◆ **Instructions to follow**
Write out exactly the lines below that run from the one containing "signal,cells" through the one containing "u_core.we_q,1", both included, with no other lines.

◆ **Dataset records**
----

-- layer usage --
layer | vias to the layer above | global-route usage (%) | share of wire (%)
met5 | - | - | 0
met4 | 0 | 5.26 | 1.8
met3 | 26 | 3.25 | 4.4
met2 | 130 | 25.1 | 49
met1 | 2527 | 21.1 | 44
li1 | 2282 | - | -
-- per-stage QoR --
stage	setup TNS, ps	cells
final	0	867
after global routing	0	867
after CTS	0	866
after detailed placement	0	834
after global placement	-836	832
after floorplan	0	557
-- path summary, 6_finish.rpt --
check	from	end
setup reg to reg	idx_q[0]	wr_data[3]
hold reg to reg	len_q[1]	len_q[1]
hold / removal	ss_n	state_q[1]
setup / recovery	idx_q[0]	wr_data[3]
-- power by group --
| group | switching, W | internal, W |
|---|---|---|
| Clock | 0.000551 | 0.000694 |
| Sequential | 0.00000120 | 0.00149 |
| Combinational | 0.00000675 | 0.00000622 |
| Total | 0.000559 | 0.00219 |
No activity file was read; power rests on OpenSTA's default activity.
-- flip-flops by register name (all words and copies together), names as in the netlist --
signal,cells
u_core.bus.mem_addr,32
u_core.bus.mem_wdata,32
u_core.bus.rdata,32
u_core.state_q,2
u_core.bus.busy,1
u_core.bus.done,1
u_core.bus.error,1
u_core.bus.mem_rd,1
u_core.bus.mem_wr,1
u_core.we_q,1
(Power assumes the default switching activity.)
<file path="src/rtl/mu0_pkg.sv">
// Shared definitions for the parametrised MU0 core: opcodes, FSM states, ALU functions.
package mu0_pkg;

  localparam int unsigned OP_LDA = 0;
  localparam int unsigned OP_STO = 1;
  localparam int unsigned OP_ADD = 2;
  localparam int unsigned OP_SUB = 3;
  localparam int unsigned OP_JMP = 4;
  localparam int unsigned OP_JGE = 5;
  localparam int unsigned OP_JNE = 6;
  localparam int unsigned OP_STP = 7;
  localparam int unsigned OP_LDI = 8;

  typedef enum logic [2:0] {
    FETCH,
    DECODE,
    MEM_RD,
    MEM_WR,
    HALT
  } state_e;

  typedef enum logic [1:0] {
    PASS_B,
    ADD,
    SUB,
    INC
  } alu_fn_e;

endpackage

</file>
<file path="src/rtl/mu0_alu_p.sv">
// Combinational ALU shared by the accumulator datapath and the PC incrementer.
module mu0_alu_p
  import mu0_pkg::*;
#(
  parameter int unsigned DATA_W = 16
) (
  input  logic [DATA_W-1:0] a,
  input  logic [DATA_W-1:0] b,
  input  alu_fn_e           fn,
  output logic [DATA_W-1:0] y_c
);

  always_comb begin
    y_c = b;
    unique case (fn)
      PASS_B:  y_c = b;
      ADD:     y_c = a + b;
      SUB:     y_c = a - b;
      INC:     y_c = a + DATA_W'(1);
      default: y_c = b;
    endcase
  end

endmodule

</file>
<file path="src/rtl/mu0_core_p.sv">
// Parametrised MU0 core with fetch/decode/execute FSM and req/ack memory handshake.
module mu0_core_p
  import mu0_pkg::*;
#(
  parameter int unsigned DATA_W = 16,
  parameter int unsigned OP_W   = 4,
  localparam int unsigned ADDR_W = DATA_W - OP_W,
  parameter logic [ADDR_W-1:0] RESET_PC = '0
) (
  input  logic              clk,
  input  logic              rst,
  input  logic [DATA_W-1:0] mem_rdata,
  input  logic              mem_ack,
  output logic [ADDR_W-1:0] mem_addr,
  output logic [DATA_W-1:0] mem_wdata,
  output logic              memrq,
  output logic              rnw,
  output logic              halted,
  output logic              illegal,
  output logic [ADDR_W-1:0] pc_dbg,
  output logic [DATA_W-1:0] acc_dbg
);

  state_e            state_q, state_d;
  logic [ADDR_W-1:0] pc_q, pc_d;
  logic [DATA_W-1:0] acc_q, acc_d;
  logic [DATA_W-1:0] ir_q, ir_d;
  logic              illegal_q, illegal_d;

  logic [OP_W-1:0]   opcode;
  logic [ADDR_W-1:0] s_field;
  alu_fn_e           acc_fn;
  logic [DATA_W-1:0] acc_b;
  logic [DATA_W-1:0] acc_y_c;
  logic [ADDR_W-1:0] pc_inc_c;

  assign opcode  = ir_q[DATA_W-1 -: OP_W];
  assign s_field = ir_q[ADDR_W-1:0];

  mu0_alu_p #(.DATA_W(DATA_W)) u_acc_alu (
    .a   (acc_q),
    .b   (acc_b),
    .fn  (acc_fn),
    .y_c (acc_y_c)
  );

  mu0_alu_p #(.DATA_W(ADDR_W)) u_pc_inc (
    .a   (pc_q),
    .b   ('0),
    .fn  (INC),
    .y_c (pc_inc_c)
  );

  // State and architectural registers
  always_ff @(posedge clk or posedge rst) begin
    if (rst) begin
      state_q   <= FETCH;
      pc_q      <= RESET_PC;
      acc_q     <= '0;
      ir_q      <= '0;
      illegal_q <= 1'b0;
    end else begin
      state_q   <= state_d;
      pc_q      <= pc_d;
      acc_q     <= acc_d;
      ir_q      <= ir_d;
      illegal_q <= illegal_d;
    end
  end

  // Next-state and datapath control
  always_comb begin
    state_d   = state_q;
    pc_d      = pc_q;
    acc_d     = acc_q;
    ir_d      = ir_q;
    illegal_d = illegal_q;
    acc_fn    = PASS_B;
    acc_b     = mem_rdata;

    unique case (state_q)
      FETCH: begin
        if (mem_ack) begin
          ir_d    = mem_rdata;
          pc_d    = pc_inc_c;
          state_d = DECODE;
        end
      end

      DECODE: begin
        case (opcode)
          OP_W'(OP_LDA), OP_W'(OP_ADD), OP_W'(OP_SUB): state_d = MEM_RD;
          OP_W'(OP_STO): state_d = MEM_WR;
          OP_W'(OP_JMP): begin
            pc_d    = s_field;
            state_d = FETCH;
          end
          OP_W'(OP_JGE): begin
            if (!acc_q[DATA_W-1]) pc_d = s_field;
            state_d = FETCH;
          end
          OP_W'(OP_JNE): begin
            if (acc_q != '0) pc_d = s_field;
            state_d = FETCH;
          end
          OP_W'(OP_LDI): begin
            acc_b   = DATA_W'(s_field);
            acc_d   = acc_y_c;
            state_d = FETCH;
          end
          OP_W'(OP_STP): state_d = HALT;
          default: begin
            illegal_d = 1'b1;
            state_d   = HALT;
          end
        endcase
      end

      MEM_RD: begin
        if (opcode == OP_W'(OP_ADD)) begin
          acc_fn = ADD;
        end else if (opcode == OP_W'(OP_SUB)) begin
          acc_fn = SUB;
        end
        if (mem_ack) begin
          acc_d   = acc_y_c;
          state_d = FETCH;
        end
      end

      MEM_WR: begin
        if (mem_ack) state_d = FETCH;
      end

      HALT: state_d = HALT;

      default: state_d = FETCH;
    endcase
  end

  // Moore outputs; reset masks the request so an in-flight access is dropped at once
  assign memrq     = !rst && (state_q == FETCH || state_q == MEM_RD || state_q == MEM_WR);
  assign rnw       = (state_q != MEM_WR);
  assign mem_addr  = (state_q == FETCH) ? pc_q : s_field;
  assign mem_wdata = acc_q;
  assign halted    = (state_q == HALT);
  assign illegal   = illegal_q;
  assign pc_dbg    = pc_q;
  assign acc_dbg   = acc_q;

endmodule
</file>
## config.mk

```make
export PLATFORM = sky130hd
export DESIGN_NAME = seg_display_driver
export DESIGN_NICKNAME = d
export VERILOG_FILES = /design/src/rtl/seg_display_driver_pkg.sv /design/src/rtl/seg_hex_decoder.sv /design/src/rtl/seg_display_driver.sv
export SDC_FILE = /design/constraint.sdc
export NUM_CORES = 1
export LEC_CHECK = 0
export ABC_AREA = 1
export BUFFER_PORTS_ARGS = -buffer_cell sky130_fd_sc_hd__buf_2
export CORE_MARGIN = 2
export CORE_UTILIZATION = 53
export DETAILED_ROUTE_END_ITERATION = 16
export GPL_ROUTABILITY_DRIVEN = 0
export GPL_TIMING_DRIVEN = 1
export HOLD_SLACK_MARGIN = 0.05
export PLACE_DENSITY = 0.91
export SLEW_MARGIN = 30
export SYNTH_ARGS = -nofsm -noshare
export SYNTH_HDL_FRONTEND = slang
export SYNTH_SLANG_ARGS = --single-unit
```

## constraint.sdc

```tcl
create_clock -name clk -period 2.05 [get_ports clk]
set_input_delay 0.205 -clock clk [delete_from_list [all_inputs] [get_ports clk]]
set_output_delay 0.205 -clock clk [all_outputs]
set_load 0.05 [all_outputs]
```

----

◆ **Response to the task**
signal,cells
u_core.bus.mem_addr,32
u_core.bus.mem_wdata,32
u_core.bus.rdata,32
u_core.state_q,2
u_core.bus.busy,1
u_core.bus.done,1
u_core.bus.error,1
u_core.bus.mem_rd,1
u_core.bus.mem_wr,1
u_core.we_q,1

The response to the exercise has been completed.